Знаменитый призыв философа к познанию самого себя давно стал мировой банальностью, атрибутом сознания самодовольного и самодостаточного.
В пьесе Е. Шварца мачеха наказывает Золушке: «Прибери в комнатах, вымой окна, натри пол, выбели кухню, выполи грядки, посади под окнами семь розовых кустов, познай самоё себя и намели кофе на семь недель». Замечателен, однако, совет, который даёт Золушке добрая фея: «Розы вырастут сами… А самоё себя ты познаешь на балу». Оказывается, для этого вовсе не обязательно сидеть сиднем дома и предаваться медитации.
Во всём творчестве Достоевского последовательно осуществлён один обладающий неотменимой универсальностью принцип: познание самого себя невозможно без
Путь самопознания и самоисцеления у Достоевского есть действие, направленное на Другого. Возрождение Раскольникова начинается не тогда, когда он размышляет в абсолютно замкнутом духовном пространстве, а когда из этого пространства вырывается вовне (пусть в данном случае это, как и у самого Достоевского, каторга), когда он начинает видеть Другого. Иван Карамазов, мучимый мировыми страданиями, тем не менее ничем не жертвует для прекращения таковых (если не считать эпизода, когда он, по некотором размышлении, спасает от неминуемого замерзания пьяного мужика). Князь Мышкин, Алёша Карамазов, старец Зосима – это наименее рефлексирующие натуры Достоевского: все они – в разной, разумеется, степени – люди поступка.

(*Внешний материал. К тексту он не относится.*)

[src/rtl/aes_spi_ctrl.sv]
// Command controller between the SPI frame port and the AES key-expansion and
// cipher cores. Supports key-reuse sessions, per-block encrypt/decrypt and
// sticky busy/overrun/timeout/mode/no-key error reporting.
module aes_spi_ctrl #(
  parameter int KEY_W   = 256,
  parameter int BLK_W   = 128,
  parameter int TIMEOUT = 64,
  parameter int ENC_EN  = 1,
  parameter int DEC_EN  = 1
) (
  input  logic             clk,
  input  logic             rst_n,
  input  logic             rx_valid,
  input  logic [KEY_W+1:0] rx_frame,
  output logic             ke_start,
  output logic [3:0]       ke_nk,
  output logic [3:0]       ke_nr,
  output logic [KEY_W-1:0] ke_key,
  input  logic             ke_done,
  output logic             cr_start,
  output logic             cr_encrypt,
  output logic [BLK_W-1:0] cr_din,
  input  logic             cr_done,
  input  logic [BLK_W-1:0] cr_dout,
  output logic [BLK_W-1:0] tx_data,
  output logic             tx_load,
  output logic             busy,
  output logic [7:0]       status,
  output logic [7:0]       blk_cnt
);

  localparam int TW = $clog2(TIMEOUT) + 1;

  typedef enum logic [1:0] {S_NOKEY, S_EXPAND, S_READY, S_CRYPT} state_t;

  state_t           state, state_next;
  logic [TW-1:0]    timer;
  logic             key_valid, err_nokey, err_mode, err_ovr, err_tmo;
  logic [1:0]       key_sz;

  logic [1:0]       opcode;
  logic [KEY_W-1:0] payload;
  logic             is_data, mode, mode_ok, expired;
  logic [3:0]       nk_sel, nr_sel;
  logic             acc_key, acc_data, op_done, op_tmo;
  logic             set_nokey, set_mode, set_ovr;

  assign opcode  = rx_frame[KEY_W+1:KEY_W];
  assign payload = rx_frame[KEY_W-1:0];
  assign is_data = (opcode == 2'b11);
  assign mode    = payload[KEY_W-1];
  assign mode_ok = mode ? (ENC_EN != 0) : (DEC_EN != 0);
  assign expired = (timer == TW'(TIMEOUT - 1));

  assign busy   = (state == S_EXPAND) || (state == S_CRYPT);
  assign status = {key_valid, busy, err_nokey, err_mode, err_ovr, err_tmo, key_sz};

  // Key-size opcode to round-key parameters.
  always_comb begin
    nk_sel = 4'd8;
    nr_sel = 4'd14;
    case (opcode)
      2'b00:   begin nk_sel = 4'd4; nr_sel = 4'd10; end
      2'b01:   begin nk_sel = 4'd6; nr_sel = 4'd12; end
      default: begin nk_sel = 4'd8; nr_sel = 4'd14; end
    endcase
  end

  // State register.
  always_ff @(posedge clk or negedge rst_n) begin
    if (!rst_n) state <= S_NOKEY;
    else        state <= state_next;
  end

  // Next-state decode and per-cycle event strobes for the datapath.
  always_comb begin
    state_next = state;
    acc_key    = 1'b0;
    acc_data   = 1'b0;
    op_done    = 1'b0;
    op_tmo     = 1'b0;
    set_nokey  = 1'b0;
    set_mode   = 1'b0;
    set_ovr    = 1'b0;
    case (state)
      S_NOKEY, S_READY: begin
        if (rx_valid) begin
          if (!is_data) begin
            acc_key    = 1'b1;
            state_next = S_EXPAND;
          end else if (state == S_NOKEY) begin
            set_nokey = 1'b1;
          end else if (!mode_ok) begin
            set_mode = 1'b1;
          end else begin
            acc_data   = 1'b1;
            state_next = S_CRYPT;
          end
        end
      end
      S_EXPAND: begin
        set_ovr = rx_valid;
        if (ke_done) begin
          op_done    = 1'b1;
          state_next = S_READY;
        end else if (expired) begin
          op_tmo     = 1'b1;
          state_next = S_NOKEY;
        end
      end
      S_CRYPT: begin
        set_ovr = rx_valid;
        if (cr_done) begin
          op_done    = 1'b1;
          state_next = S_READY;
        end else if (expired) begin
          op_tmo     = 1'b1;
          state_next = S_NOKEY;
        end
      end
      default: state_next = S_NOKEY;
    endcase
  end

  // Latches, pulses, sticky errors, block counter and wait timer.
  always_ff @(posedge clk or negedge rst_n) begin
    if (!rst_n) begin
      timer      <= '0;
      ke_start   <= 1'b0;
      ke_nk      <= '0;
      ke_nr      <= '0;
      ke_key     <= '0;
      cr_start   <= 1'b0;
      cr_encrypt <= 1'b0;
      cr_din     <= '0;
      tx_data    <= '0;
      tx_load    <= 1'b0;
      blk_cnt    <= '0;
      key_valid  <= 1'b0;
      key_sz     <= '0;
      err_nokey  <= 1'b0;
      err_mode   <= 1'b0;
      err_ovr    <= 1'b0;
      err_tmo    <= 1'b0;
    end else begin
      ke_start <= acc_key;
      cr_start <= acc_data;
      tx_load  <= 1'b0;
      // Timer restarts on every state change so each wait state counts from 0.
      timer    <= (busy && state_next == state) ? timer + TW'(1) : '0;
      if (set_nokey) err_nokey <= 1'b1;
      if (set_mode)  err_mode  <= 1'b1;
      if (set_ovr)   err_ovr   <= 1'b1;
      if (op_tmo)    err_tmo   <= 1'b1;
      if (acc_key) begin
        ke_key    <= payload;
        ke_nk     <= nk_sel;
        ke_nr     <= nr_sel;
        key_sz    <= opcode;
        key_valid <= 1'b0;
        blk_cnt   <= '0;
        err_nokey <= 1'b0;
        err_mode  <= 1'b0;
        err_ovr   <= 1'b0;
        err_tmo   <= 1'b0;
      end
      if (acc_data) begin
        cr_din     <= payload[BLK_W-1:0];
        cr_encrypt <= mode;
      end
      if (state == S_EXPAND && op_done) key_valid <= 1'b1;
      if (state == S_CRYPT && op_done) begin
        tx_data <= cr_dout;
        tx_load <= 1'b1;
        blk_cnt <= blk_cnt + 8'd1;
      end
      if (state == S_CRYPT && op_tmo) key_valid <= 1'b0;
    end
  end

endmodule

[config.mk]
export PLATFORM = sky130hd
export DESIGN_NAME = aes_spi_ctrl
export DESIGN_NICKNAME = d
export VERILOG_FILES = /design/src/rtl/aes_spi_ctrl.sv
export SDC_FILE = /design/constraint.sdc
export NUM_CORES = 1
export LEC_CHECK = 0
export ABC_AREA = 0
export CAP_MARGIN = 20
export CORE_AREA = 2 2 362 364
export DETAILED_ROUTE_END_ITERATION = 10
export DIE_AREA = 0 0 364 366
export GPL_ROUTABILITY_DRIVEN = 0
export PLACE_DENSITY_LB_ADDON = 0.08
export SYNTH_ARGS = -nofsm -noshare
export SYNTH_HDL_FRONTEND = slang
export SYNTH_SLANG_ARGS = --single-unit
[constraint.sdc]
create_clock -name clk -period 1.96 [get_ports clk]
set_clock_uncertainty 0.2 [all_clocks]
set_input_delay 0.588 -clock clk [delete_from_list [all_inputs] [get_ports clk]]
set_output_delay 0.588 -clock clk [all_outputs]
set_load 0.05 [all_outputs]
### config.mk
export PLATFORM = sky130hd
export DESIGN_NAME = instr_sequencer
export DESIGN_NICKNAME = d
export VERILOG_FILES = /design/src/rtl/instr_seq_pkg.sv /design/src/rtl/instr_seq_pc.sv /design/src/rtl/instr_sequencer.sv
export SDC_FILE = /design/constraint.sdc
export NUM_CORES = 1
export LEC_CHECK = 0
export CORE_UTILIZATION = 44
export CTS_CLUSTER_SIZE = 20
export DETAILED_ROUTE_END_ITERATION = 10
export PLACE_DENSITY = 0.84
export REMOVE_ABC_BUFFERS = 1
export SYNTH_ARGS = -nofsm -noshare
export SYNTH_HDL_FRONTEND = slang
export SYNTH_SLANG_ARGS = --single-unit
### constraint.sdc
create_clock -name clk -period 5.3 [get_ports clk]
set_input_delay 0.795 -clock clk [delete_from_list [all_inputs] [get_ports clk]]
set_output_delay 0.795 -clock clk [all_outputs]
set_load 0.01 [all_outputs]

Святитель Игнатий Брянчанинов, отец современного иночества, свидетельствует, что о монахах, пришедших в монастырь «спасаться» (т. е. спасать лично себя) и вполне преуспевших в этом занятии, монастырские насельники говорят: «Свят, да не искусен».
В романном мире Достоевского человек может познать самого себя не путём чистого умозрения, не с помощью логических процедур (сколь бы изощрёнными последние ни были) и даже не в результате внутреннего озарения, а только через реальные действия, поступок, благое (или неблагое) деяние. (Недаром физиолог Ухтомский заметил, что Достоевский как художник обладает «доминантой на лицо другого».) Замкнутые, интровертные самопознавательные модели не срабатывают в этой системе координат. Только экстравертное мироповедение, выход к Другому (что у Достоевского почти всегда имеет религиозную подоснову, означая также шаг к Богу) дают шанс для личного спасения и возрождения.
Эта методология распространима и на национальные общности, которые, будучи замкнуты только на самих себе, никогда не смогут постичь, что́ же они есть на самом деле.
Достоевский впервые констатировал одну из важнейших интенций мирового исторического процесса. Как и отдельный человек, народ, нация, этнос и т. д. могут осознать себя только на стыке культур, будучи доброжелательно открыты Другому или в борении с ним. Всемирная отзывчивость – это не только поле напряжённого культурного диалога, это непременное условие самоосуществления России, исполнения ею своей исторической задачи.
Отъединённость от мира низводит народ до положения «малого», разрушает его государственность, выводит его за рамки всемирно-исторического процесса. Великой может быть нация, духовно открытая «чужому», способная это «чужое» творчески осмыслить и претворить в «своё». Только в процессе контакта с «чужим», чаще всего – в точке контакта, происходит самораскрытие и самопознание нации, даётся импульс её дальнейшему духовному поступательному движению. Нация, как и отдельный человек, не может познать самоё себя без взаимодействия с Другим. Национальная культура, замкнувшаяся в самой себе, обречена на вырождение и исчезновение.
Весь ход современной истории свидетельствует о том, что теперь не только Россия, но и весь мир «стоит на какой-то окончательной точке, колеблясь над бездной». И если воспользоваться метафорой Семёновского плаца, можно сказать, что человечество уже как бы взошло на эшафот, и неизвестно, будет ли оно в последний момент помиловано. Но если, к счастью, это случится и всемирная история продолжит свой победительный бег, извлечём ли мы из нашего смертного опыта такой же урок, какой усвоил Достоевский? Послужит ли эта милость (если она будет явлена) нашему духовному возрождению?